Full Debug Flow Example

16:37:02.024  [INFO]  [CHAT]  Session started
16:37:02.029  [INFO]          Active flow: "Root Flow"

16:37:12.196  [INFO]  [CHAT]  Request  "propan"
                              Tools (1): "commodity_code_search"

16:37:13.589  [INFO]  [CHAT]  Tool  Running tool "commodity_code_search"

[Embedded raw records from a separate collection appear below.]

$ cat config.mk
export PLATFORM = sky130hd
export DESIGN_NAME = csat_tree
export DESIGN_NICKNAME = d
export VERILOG_FILES = /design/src/rtl/csat_pkg.sv /design/src/rtl/csat_compress.sv /design/src/rtl/csat_level.sv /design/src/rtl/csat_cpa.sv /design/src/rtl/csat_vpipe.sv /design/src/rtl/csat_tree.sv
export SDC_FILE = /design/constraint.sdc
export NUM_CORES = 1
export LEC_CHECK = 0
export ABC_CLOCK_PERIOD_IN_PS = 4640
export BUFFER_PORTS_ARGS = -buffer_cell sky130_fd_sc_hd__buf_2
export CAP_MARGIN = 20
export CORE_MARGIN = 10
export CORE_UTILIZATION = 50
export CTS_BUF_LIST = sky130_fd_sc_hd__clkbuf_8 sky130_fd_sc_hd__clkbuf_16
export DETAILED_ROUTE_END_ITERATION = 16
export PLACE_DENSITY_LB_ADDON = 0.1
export REMOVE_ABC_BUFFERS = 1
export SYNTH_ARGS = -nofsm -noshare
export SYNTH_HDL_FRONTEND = slang
export SYNTH_SLANG_ARGS = --single-unit
$ cat constraint.sdc
create_clock -name clk -period 4.64 [get_ports clk]
set_input_delay 0.696 -clock clk [delete_from_list [all_inputs] [get_ports clk]]
set_output_delay 0.696 -clock clk [all_outputs]
set_load 0.005 [all_outputs]
$ cat src/rtl/csat_pkg.sv
package csat_pkg;

  // Operand count after one 3:2 level: each full triple becomes two words,
  // leftovers pass through.
  function automatic int csat_next(input int n);
    return 2 * (n / 3) + (n % 3);
  endfunction

  // Number of compression levels until at most two words remain.
  function automatic int csat_levels(input int n);
    int c;
    int k;
    c = n;
    k = 0;
    for (int i = 0; i < 64; i++) begin
      if (c > 2) begin
        c = csat_next(c);
        k = k + 1;
      end
    end
    return k;
  endfunction

  // Operand count entering a given level.
  function automatic int csat_count(input int n, input int lvl);
    int c;
    c = n;
    for (int i = 0; i < 64; i++) begin
      if (i < lvl) c = csat_next(c);
    end
    return c;
  endfunction

endpackage

$ cat src/rtl/csat_compress.sv
module csat_compress #(
  parameter int SW = 19
) (
  input  logic [SW-1:0] op_a,
  input  logic [SW-1:0] op_b,
  input  logic [SW-1:0] op_c,
  output logic [SW-1:0] sum_w,
  output logic [SW-1:0] cry_w
);
  logic [SW-1:0] maj;

  always_comb begin
    sum_w = op_a ^ op_b ^ op_c;
    maj   = (op_a & op_b) | (op_a & op_c) | (op_b & op_c);
    cry_w = {maj[SW-2:0], 1'b0};
  end
endmodule

$ cat src/rtl/csat_level.sv
module csat_level #(
  parameter int SW     = 19,
  parameter int IN_CNT = 8
) (
  input  logic                        clk,
  input  logic                        rst_n,
  input  logic                        en,
  input  logic [IN_CNT*SW-1:0]        in_ops,
  output logic [(2*(IN_CNT/3)+(IN_CNT%3))*SW-1:0] out_ops
);
  localparam int GROUPS  = IN_CNT / 3;
  localparam int REST    = IN_CNT % 3;
  localparam int OUT_CNT = 2 * GROUPS + REST;

  logic [OUT_CNT*SW-1:0] nxt_ops;

  for (genvar g = 0; g < GROUPS; g++) begin : g_cmp
    csat_compress #(.SW(SW)) u_cmp (
      .op_a  (in_ops[(3*g)*SW   +: SW]),
      .op_b  (in_ops[(3*g+1)*SW +: SW]),
      .op_c  (in_ops[(3*g+2)*SW +: SW]),
      .sum_w (nxt_ops[(2*g)*SW   +: SW]),
      .cry_w (nxt_ops[(2*g+1)*SW +: SW])
    );
  end

  for (genvar r = 0; r < REST; r++) begin : g_pass
    assign nxt_ops[(2*GROUPS+r)*SW +: SW] = in_ops[(3*GROUPS+r)*SW +: SW];
  end

  always_ff @(posedge clk or negedge rst_n) begin
    if (!rst_n)  out_ops <= '0;
    else if (en) out_ops <= nxt_ops;
  end

  // Totals of the words on both sides, for the conservation check.
  logic [SW-1:0] in_total;
  logic [SW-1:0] out_total;
  always_comb begin
    in_total = '0;
    for (int i = 0; i < IN_CNT; i++) in_total = in_total + in_ops[i*SW +: SW];
    out_total = '0;
    for (int i = 0; i < OUT_CNT; i++) out_total = out_total + out_ops[i*SW +: SW];
  end

  p_sum_kept_r2: assert property (@(posedge clk) disable iff (!rst_n)
    en |=> (out_total == $past(in_total)));

  if (REST > 0) begin : g_rest_chk
    p_rest_pass_r6: assert property (@(posedge clk) disable iff (!rst_n)
      en |=> (out_ops[(OUT_CNT-1)*SW +: SW] == $past(in_ops[(IN_CNT-1)*SW +: SW])));
  end
endmodule

$ cat src/rtl/csat_cpa.sv
module csat_cpa #(
  parameter int SW = 19
) (
  input  logic          clk,
  input  logic          rst_n,
  input  logic          en,
  input  logic [SW-1:0] word_a,
  input  logic [SW-1:0] word_b,
  output logic [SW-1:0] total
);
  logic [SW-1:0] nxt_total;

  always_comb nxt_total = word_a + word_b;

  always_ff @(posedge clk or negedge rst_n) begin
    if (!rst_n)  total <= '0;
    else if (en) total <= nxt_total;
  end

  p_hold_idle_r4: assert property (@(posedge clk) disable iff (!rst_n)
    !en |=> $stable(total));
endmodule

$ cat src/rtl/csat_vpipe.sv
module csat_vpipe #(
  parameter int LAT = 5
) (
  input  logic           clk,
  input  logic           rst_n,
  input  logic           vld_in,
  output logic [LAT-1:0] stage_vld
);
  logic [LAT-1:0] nxt_vld;

  always_comb begin
    nxt_vld[0] = vld_in;
    for (int i = 1; i < LAT; i++) nxt_vld[i] = stage_vld[i-1];
  end

  always_ff @(posedge clk or negedge rst_n) begin
    if (!rst_n) stage_vld <= '0;
    else        stage_vld <= nxt_vld;
  end
endmodule

$ cat src/rtl/csat_tree.sv
module csat_tree
  import csat_pkg::*;
#(
  parameter int N = 8,
  parameter int W = 16
) (
  input  logic                      clk,
  input  logic                      rst_n,
  input  logic                      in_vld,
  input  logic [N*W-1:0]            in_ops,
  output logic                      out_vld,
  output logic [W+$clog2(N)-1:0]    out_sum
);
  localparam int GROW = $clog2(N);
  localparam int SW   = W + GROW;
  localparam int NLVL = csat_levels(N);
  localparam int LAT  = NLVL + 1;

  logic [N*SW-1:0] ext_ops;
  logic [LAT-1:0]  stage_vld;
  logic [SW-1:0]   fin_a;
  logic [SW-1:0]   fin_b;
  logic            fin_en;

  // Sign extension of every lane to the internal width.
  for (genvar i = 0; i < N; i++) begin : g_ext
    assign ext_ops[i*SW +: SW] = {{GROW{in_ops[i*W+W-1]}}, in_ops[i*W +: W]};
  end

  csat_vpipe #(.LAT(LAT)) u_vpipe (
    .clk       (clk),
    .rst_n     (rst_n),
    .vld_in    (in_vld),
    .stage_vld (stage_vld)
  );

  for (genvar l = 0; l < NLVL; l++) begin : g_lvl
    localparam int IC = csat_count(N, l);
    localparam int OC = csat_count(N, l + 1);
    logic [IC*SW-1:0] lv_in;
    logic [OC*SW-1:0] lv_out;
    logic             lv_en;
    if (l == 0) begin : g_first
      assign lv_in = ext_ops;
      assign lv_en = in_vld;
    end else begin : g_next
      assign lv_in = g_lvl[l-1].lv_out;
      assign lv_en = stage_vld[l-1];
    end
    csat_level #(.SW(SW), .IN_CNT(IC)) u_level (
      .clk     (clk),
      .rst_n   (rst_n),
      .en      (lv_en),
      .in_ops  (lv_in),
      .out_ops (lv_out)
    );
  end

  if (NLVL == 0) begin : g_fin_direct
    assign fin_a  = ext_ops[0  +: SW];
    assign fin_b  = ext_ops[SW +: SW];
    assign fin_en = in_vld;
  end else begin : g_fin_tree
    assign fin_a  = g_lvl[NLVL-1].lv_out[0  +: SW];
    assign fin_b  = g_lvl[NLVL-1].lv_out[SW +: SW];
    assign fin_en = stage_vld[LAT-2];
  end

  csat_cpa #(.SW(SW)) u_cpa (
    .clk    (clk),
    .rst_n  (rst_n),
    .en     (fin_en),
    .word_a (fin_a),
    .word_b (fin_b),
    .total  (out_sum)
  );

  assign out_vld = stage_vld[LAT-1];

  // Count of valid sets between input and output, for alignment checks.
  localparam int FW = $clog2(LAT + 1) + 1;
  logic [FW-1:0] flight;
  logic [FW-1:0] nxt_flight;

  always_comb nxt_flight = flight + FW'(in_vld) - FW'(out_vld);

  always_ff @(posedge clk or negedge rst_n) begin
    if (!rst_n) flight <= '0;
    else        flight <= nxt_flight;
  end

  p_flight_bound_r5: assert property (@(posedge clk) disable iff (!rst_n)
    flight <= FW'(LAT));

  p_out_has_src_r5: assert property (@(posedge clk) disable iff (!rst_n)
    out_vld |-> (flight != '0));
endmodule

==> impl_metrics.tcl, run 1 <==
set metrics [dict create \
    cts.repair.resized 0 \
    area_growth_syn_to_layout_pct 16.1 \
    nets 1222 \
    min_period_over_period 0.473 \
    finClkSkew_ps 10.9 \
    wl_met1_um 10200 \
    dp_slack_ps 2170 \
    worst_slew_pin_slew_ps 992 \
    die_w_um 182 \
    rows 59 \
    finalCriticalPeriod_ps 2190 \
    peakVddDrop_v 0.000385 \
    outcome "completed" \
    vias 6941 \
    cts_buffers 30 \
    drive_above_1_share 0.483 \
    viasPerCell 5.22 \
    p_leak_nw 6.63 \
    grt_use_total 0.135 \
    synth-async-reset-ratio 1.00 \
    yosys_register_bits 277 \
    h-tree-depth 1 \
    clockBufferDepth 3 \
    cts_tree "built" \
    fin_ws_ps 2450 \
    final_common_cell "dfrtp_1" \
    fmax_mhz 456 \
    antenna_found_initial 0 \
    detail_route.iter0.violations 241 \
    wl_met2_um 10500 \
    die_y_um 182 \
    drc 0 \
    dp_hpwl_um 15800 \
    met3_length_um 1130 \
    grt_start_max_net_pins 112 \
    postSynthAreaPerCell_um2 15.9 \
    synth_area_um2 13100 \
    design.core.area_um2 25900 \
    yosys_warnings 0 \
    synth_edf_count 0 \
    ant_nets 0 \
    finalHoldViolCount 0 \
    initial_utilization 0.504 \
    arrival_ps 2610 \
    seqCellArea_um2 6940 \
    crit_fanout 4 \
    rsz0062_at_grt "false" \
    diodes 0 \
    hp-class "primary input to asynchronous set/reset pin" \
    crit_required_ps 5050 \
    die_area_um2 33000 \
    drv_cap 0 \
    p_total_mw 9.05 \
    powerDensity_nw_per_um2 596 \
    root_buffer "clkbuf_16" \
    layout_common_cells "dfrtp_1, mux2_2, buf_2" \
    hold_buffers 0 \
    synthCells 822 \
    placement.io_buffers 150 \
    routabilityCongestion 0.787 \
    fillers 2115 \
    first_global_vias 7852 \
    insertion_delay_ps 530 \
    drv_slew 0 \
    multi_input_area_um2 5960 \
    ios 151 \
    wl_per_cell_um 16.7 \
    clk_pin_slew_ps 60 \
    setup_viol_count_final 0 \
    postCtsSetupBuffers 0 \
    setup_tns_ps 0 \
    top_layer "met4" \
    critPathCaptureType "flop" \
    cp-start-kind "flop" \
    grt_pass1_wl_um 38300 \
    clock-sinks 277 \
    yosysUniqueCellTypes 45 \
    drt_wl_total_um 22200 \
    synth-seq-area-share 0.530 \
    overflow 0 \
    ys_dominant_reg_cell "dfrtp_1" \
    max_slew_margin 0.339 \
    first_pass_iters 4 \
    path_class "flop to flop" \
]
-- cell type report --
class | instances | share of cell area
flip-flops and latches | 277 | 0.457
well taps | 335 | 0.0276
inverters | 3 | 0.000742
multi-input cells | 507 | 0.393
clock inverters | 10 | 0.00462
repair buffers | 154 | 0.0548
clock buffers | 43 | 0.0620
-- registers in the layout (all words and copies together) (netlist names) --
register,flops
g_lvl.u_level.out_ops,253
u_cpa.total,19
u_vpipe.stage_vld,5
-- stage by stage --
stage	std cells	cell area (um^2)	utilization	hold slack, ps
after global placement	1275	14100	0.546	470
after global routing	1329	15200	0.585	172
after detailed placement	1276	14200	0.546	473
final	1329	15200	0.585	120
after floorplan	787	12900	-	400
after CTS	1329	15200	0.585	150
-- critical path: stages, from the launching register on --
cell and delay, ps:
dfrtp_1 380, ha_1 240, fa_1 430, a21o_1 210
nand4_1 130, nand2_2 120, a31oi_1 220, xnor2_1 80
mux2_2 270
-- per-layer routing --
layer | vias up | track usage
li1 | 3202 | -
met1 | 3585 | 0.183
met2 | 129 | 0.219
met3 | 25 | 0.0308
met4 | 0 | 0.0286
met5 | - | 0
-- cell families after synthesis --
kind of cell    count (synthesis)  share of synthesized area
xor+xnor                       11                    0.00737
mux                           267                      0.230
flops                         277                      0.530
buf+inv                        38                     0.0134
compound gates                 49                     0.0252
simple gates                   62                     0.0236
fa+ha+maj                     118                      0.170
-- report_power, final --
group          total (mW)  switching [mW]  internal [mW]
registers            3.80           0.579           3.22
logic                2.89            1.30           1.59
clock network        2.36           0.916           1.45
total                9.05            2.80           6.25
-- Yosys cell counts, drive strengths merged (2+ instances only) --
| master | number | area (um^2) |
|---|---|---|
| a211oi | 4 | 35.0 |
| a21o | 4 | 30.0 |
| a21oi | 17 | 96.4 |
| a31o | 2 | 17.5 |
| a31oi | 2 | 12.5 |
| buf | 26 | 130 |
| clkbuf | 9 | 33.8 |
| dfrtp | 277 | 6930 |
| fa | 99 | 1980 |
| ha | 19 | 238 |
| inv | 3 | 11.3 |
| mux2 | 265 | 2990 |
| mux2i | 2 | 20.0 |
| nand2 | 19 | 73.8 |
| nand3 | 3 | 15.0 |
| nand4 | 7 | 43.8 |
| nor2 | 16 | 60.1 |
| nor3 | 5 | 25.0 |
| nor4 | 2 | 12.5 |
| o211ai | 2 | 15.0 |
| o21a | 2 | 15.0 |
| o21ai | 10 | 50.0 |
| o31ai | 2 | 25.0 |
| or3 | 2 | 12.5 |
| xnor2 | 6 | 52.6 |
| xor2 | 5 | 43.8 |
-- final timing paths --
check	startpoint	endpoint	slack [ps]	depth (start not counted)
max	g_lvl[3].u_level.out_ops[2]	u_cpa.total[10]	2450	8
min	rst_n	g_lvl[0].u_level.out_ops[81]	120	1
max reg2reg	g_lvl[3].u_level.out_ops[2]	u_cpa.total[10]	2450	8
min reg2reg	u_cpa.total[11]	u_cpa.total[11]	490	2
max in group asynchronous	rst_n	u_vpipe.stage_vld[0]	3470	2
min in group clk	in_ops[112]	g_lvl[0].u_level.out_ops[95]	390	2
No activity file was read; power rests on OpenSTA's default activity.
==> run 2, diff against run 1 <==
--- a/config.mk
+++ b/config.mk
@@ -5,7 +5,7 @@
 export SDC_FILE = /design/constraint.sdc
 export NUM_CORES = 1
 export LEC_CHECK = 0
-export ABC_CLOCK_PERIOD_IN_PS = 4640
+export ABC_CLOCK_PERIOD_IN_PS = 2100
 export BUFFER_PORTS_ARGS = -buffer_cell sky130_fd_sc_hd__buf_2
 export CAP_MARGIN = 20
 export CORE_MARGIN = 10
==> constraint.sdc (replaced) <==
create_clock -name clk -period 2.1 [get_ports clk]
set_input_delay 0.315 -clock clk [delete_from_list [all_inputs] [get_ports clk]]
set_output_delay 0.315 -clock clk [all_outputs]
set_load 0.005 [all_outputs]
==> run 2 against run 1 <==
Setup slack worse by 2400 ps. Global-route usage is 0.28 points higher. Fmax is 5.9% higher. First-iteration DRC count is 4.6% lower. Count of clock-buffer cells in the layout is 9 lower. Flip-flop and latch count stayed put. Critical path type unchanged.
==> impl_metrics.tcl, run 2 (synthesized netlist as in run 1, its figures left out) <==
set metrics [dict create \
    clk_pin_slew_ps 60 \
    setup_tns_ps 0 \
    rows 59 \
    largestRegisters "g_lvl.u_level.out_ops: 253 flops, u_cpa.total: 19 flops, u_vpipe.stage_vld: 5 flops" \
    placement.io_buffers 150 \
    largest_reg_flops 253 \
    design.core.area_um2 25900 \
    wl_met2_um 10700 \
    peakVddDrop_v 0.000665 \
    die_area_um2 33000 \
    drc 0 \
    fillers 2042 \
    powerDensity_nw_per_um2 1310 \
    max_slew_margin 0.530 \
    h-tree-depth 1 \
    area_growth_syn_to_layout_pct 19.8 \
    first_global_vias 7953 \
    grt_use_total 0.138 \
    outcome "completed" \
    design_area_um2 15700 \
    crit_fanout 4 \
    clockBufferDepth 3 \
    critPathCaptureType "flop" \
    wl_per_cell_um 16.3 \
    finalCriticalPeriod_ps 2070 \
    cp-start-kind "flop" \
    wl_met1_um 10300 \
    utilization 0.604 \
    ios 151 \
    placed_cells 1288 \
    p_leak_nw 6.85 \
    drv_slew 0 \
    min_period_over_period 0.987 \
    slowest_stage "dfrtp_1" \
    grt_start_max_net_pins 98 \
    comb_power_share 0.334 \
    first_pass_iters 4 \
    initial_utilization 0.504 \
    swShare 0.309 \
    cts_tree "built" \
    detail_route.iter0.violations 230 \
    fmax_mhz 482 \
    overflow 0 \
    worst_slew_pin_slew_ps 705 \
    dp_hpwl_um 15600 \
    top_layer "met4" \
    met3_length_um 1040 \
    finClkSkew_ps 9.22 \
    drive_above_1_share 0.478 \
    arrival_ps 2490 \
    rsz0062_at_grt "true" \
    critPathMaxStageDelay_ps 380 \
    seqPwrFrac 0.409 \
    crit_chain "ha_2, fa_2, a21o_1, nand4_1, nand2_2, a31oi_1, xnor2_1, mux2_4" \
    routabilityCongestion 0.788 \
    ant_nets 0 \
    final_common_cell "dfrtp_1" \
    finalHoldViolCount 0 \
    drv_cap 0 \
    dpl-instance-area_um2 14300 \
    p_switching_mw 6.31 \
    vias 7050 \
    hp-class "primary input to flop" \
    crit_required_ps 2520 \
    setup_viol_count_final 0 \
    pwr-share-clk 0.257 \
    viasPerCell 5.14 \
    drt_wl_total_um 22400 \
    grt_pass1_wl_um 39100 \
    fin_cells 1372 \
    antenna_found_initial 0 \
    die_y_um 182 \
    layout_common_cells "dfrtp_1, mux2_2, buf_2" \
    path_class "flop to flop" \
    clock-sinks 277 \
    cts_buffers 30 \
    nets 1266 \
    insertion_delay_ps 530 \
    root_buffer "clkbuf_16" \
    regMostFlops "g_lvl.u_level.out_ops" \
    diodes 0 \
    p_int_mw 14.1 \
    die_w_um 182 \
]
-- run 2: changes by cell type in the layout (fill, tap and decap cells not counted), sizes merged --
cell / change
clkinv: -1
inv: +5
bufinv: +3
clkbuf: -9
buf: +15
clkinvlp: +1
dlygate4sd3: +29
-- run 2: area by class of cell --
class | instances | area [um^2] | area share
clock buffer | 34 | 817 | 0.0522
clock inverter | 18 | 181 | 0.0116
sequential | 277 | 6940 | 0.443
multi-input combinational | 507 | 6000 | 0.384
timing repair buffer | 198 | 1280 | 0.0820
tap | 335 | 419 | 0.0268
inverter | 3 | 11.3 | 0.000719
-- run 2: routing by layer --
| layer | global-route usage | vias to the layer above |
|---|---|---|
| met5 | 0 | - |
| met4 | 0.0290 | 0 |
| met2 | 0.226 | 118 |
| met1 | 0.187 | 3618 |
| li1 | - | 3287 |
| met3 | 0.0296 | 27 |
-- run 2: critical path, delay by kind of cell, from the launching register on --
kind            cells  cell delay [ps]
flops               1              380
compound gates      2              410
xor+xnor            1              100
mux                 1              260
simple gates        2              250
fa+ha+maj           2              560
-- run 2: final timing paths --
path                       cells past startpoint  slack [ps]                             to                         from
setup / recovery                               8          30                u_cpa.total[10]  g_lvl[3].u_level.out_ops[2]
hold / removal                                 2          20  g_lvl[0].u_level.out_ops[109]                  in_ops[126]
setup reg to reg                               8          30                u_cpa.total[10]  g_lvl[3].u_level.out_ops[2]
hold reg to reg                                2         490                u_cpa.total[17]              u_cpa.total[17]
max in group asynchronous                      3        1020           u_vpipe.stage_vld[0]                        rst_n
min in group asynchronous                      2         290    g_lvl[0].u_level.out_ops[4]                        rst_n
-- run 2: repair_timing --
action	CTS	global route
endpoints found under the setup margin	2	8
resized for setup	2	7
buffers inserted	1	2
pin swaps	2	6
hold buffers	29	0
hold endpoints to repair	74	0
-- run 2: per-stage QoR --
stage | setup WS (ps) | power [mW] | hold WS (ps)
after floorplan | -124 | 12.9 | 19.4
after global placement | -7.84 | 15.0 | 257
after detailed placement | -48.4 | 15.1 | 252
after CTS | 28.4 | 20.6 | 0.00727
after global routing | -48.1 | 22.1 | 3.19
final | 27.4 | 20.4 | 21.3
-- run 2: power by group through the flow --
stage                     combinational (mW)  clock [mW]  sequential, mW
after CTS                               6.80        5.41            8.41
final                                   6.84        5.26            8.35
after global placement                  6.58           0            8.42
after detailed placement                6.66           0            8.49
after floorplan                         4.69           0            8.21
after global routing                    7.80        5.62            8.66
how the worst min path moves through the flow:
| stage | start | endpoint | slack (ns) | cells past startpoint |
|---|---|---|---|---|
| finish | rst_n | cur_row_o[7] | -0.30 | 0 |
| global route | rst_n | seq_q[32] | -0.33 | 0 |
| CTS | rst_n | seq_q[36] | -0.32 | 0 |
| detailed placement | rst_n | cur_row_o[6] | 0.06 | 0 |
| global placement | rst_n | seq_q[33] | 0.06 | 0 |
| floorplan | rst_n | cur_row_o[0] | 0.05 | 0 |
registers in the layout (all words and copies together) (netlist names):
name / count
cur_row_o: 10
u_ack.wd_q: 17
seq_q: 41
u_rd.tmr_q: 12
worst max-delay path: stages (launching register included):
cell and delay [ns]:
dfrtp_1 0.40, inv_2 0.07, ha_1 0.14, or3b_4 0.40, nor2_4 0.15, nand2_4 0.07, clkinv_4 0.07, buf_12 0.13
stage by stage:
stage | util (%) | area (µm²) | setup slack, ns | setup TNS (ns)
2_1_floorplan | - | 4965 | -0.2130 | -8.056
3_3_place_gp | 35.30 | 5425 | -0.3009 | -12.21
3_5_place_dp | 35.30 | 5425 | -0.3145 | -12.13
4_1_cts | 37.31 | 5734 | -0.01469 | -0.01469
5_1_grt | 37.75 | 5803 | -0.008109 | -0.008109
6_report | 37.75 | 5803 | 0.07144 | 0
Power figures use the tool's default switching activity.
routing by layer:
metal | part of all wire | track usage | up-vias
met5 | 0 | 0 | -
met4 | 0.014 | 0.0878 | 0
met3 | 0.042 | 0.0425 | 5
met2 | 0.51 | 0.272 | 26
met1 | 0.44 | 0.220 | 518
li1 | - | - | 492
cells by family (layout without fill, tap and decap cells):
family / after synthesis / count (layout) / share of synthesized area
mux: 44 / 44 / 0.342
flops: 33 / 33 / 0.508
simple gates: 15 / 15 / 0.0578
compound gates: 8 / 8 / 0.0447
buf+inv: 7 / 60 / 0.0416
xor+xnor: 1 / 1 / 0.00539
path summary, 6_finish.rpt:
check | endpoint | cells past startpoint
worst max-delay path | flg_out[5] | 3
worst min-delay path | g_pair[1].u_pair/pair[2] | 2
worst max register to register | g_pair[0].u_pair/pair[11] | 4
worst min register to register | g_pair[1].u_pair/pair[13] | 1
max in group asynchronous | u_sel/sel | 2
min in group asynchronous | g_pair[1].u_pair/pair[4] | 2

16:37:13.946  [INFO]  Action  Action "reasoning_rag"
                              Condition: "PASS"
                              Execution time: 14.106 sec

16:37:28.294  [INFO]          Tool execution finish: 14.705 sec

16:37:29.183  [INFO]  [CHAT]  Response  "Which best describes your propane shipment?"
                              Model name: Openai "gpt-5.2 Chat"

Technical Details

  • Logs are streamed through Redis pub/sub.
  • Events are stored in events:{interaction_uuid} queue with TTL.
  • Each log contains:
    • id
    • timestamp
    • level
    • message
    • optional details
    • optional nested children
  • Nested logs are displayed in UI as expandable trees.
  • Logs remain available during TTL lifetime after interaction completion.

Notes

  • Debug Mode is intended for development and troubleshooting.
  • Full responses and action results may contain sensitive information.
  • Excessive debug logging may affect readability during large interactions.
  • Custom Function logs are supported only inside Function-type actions.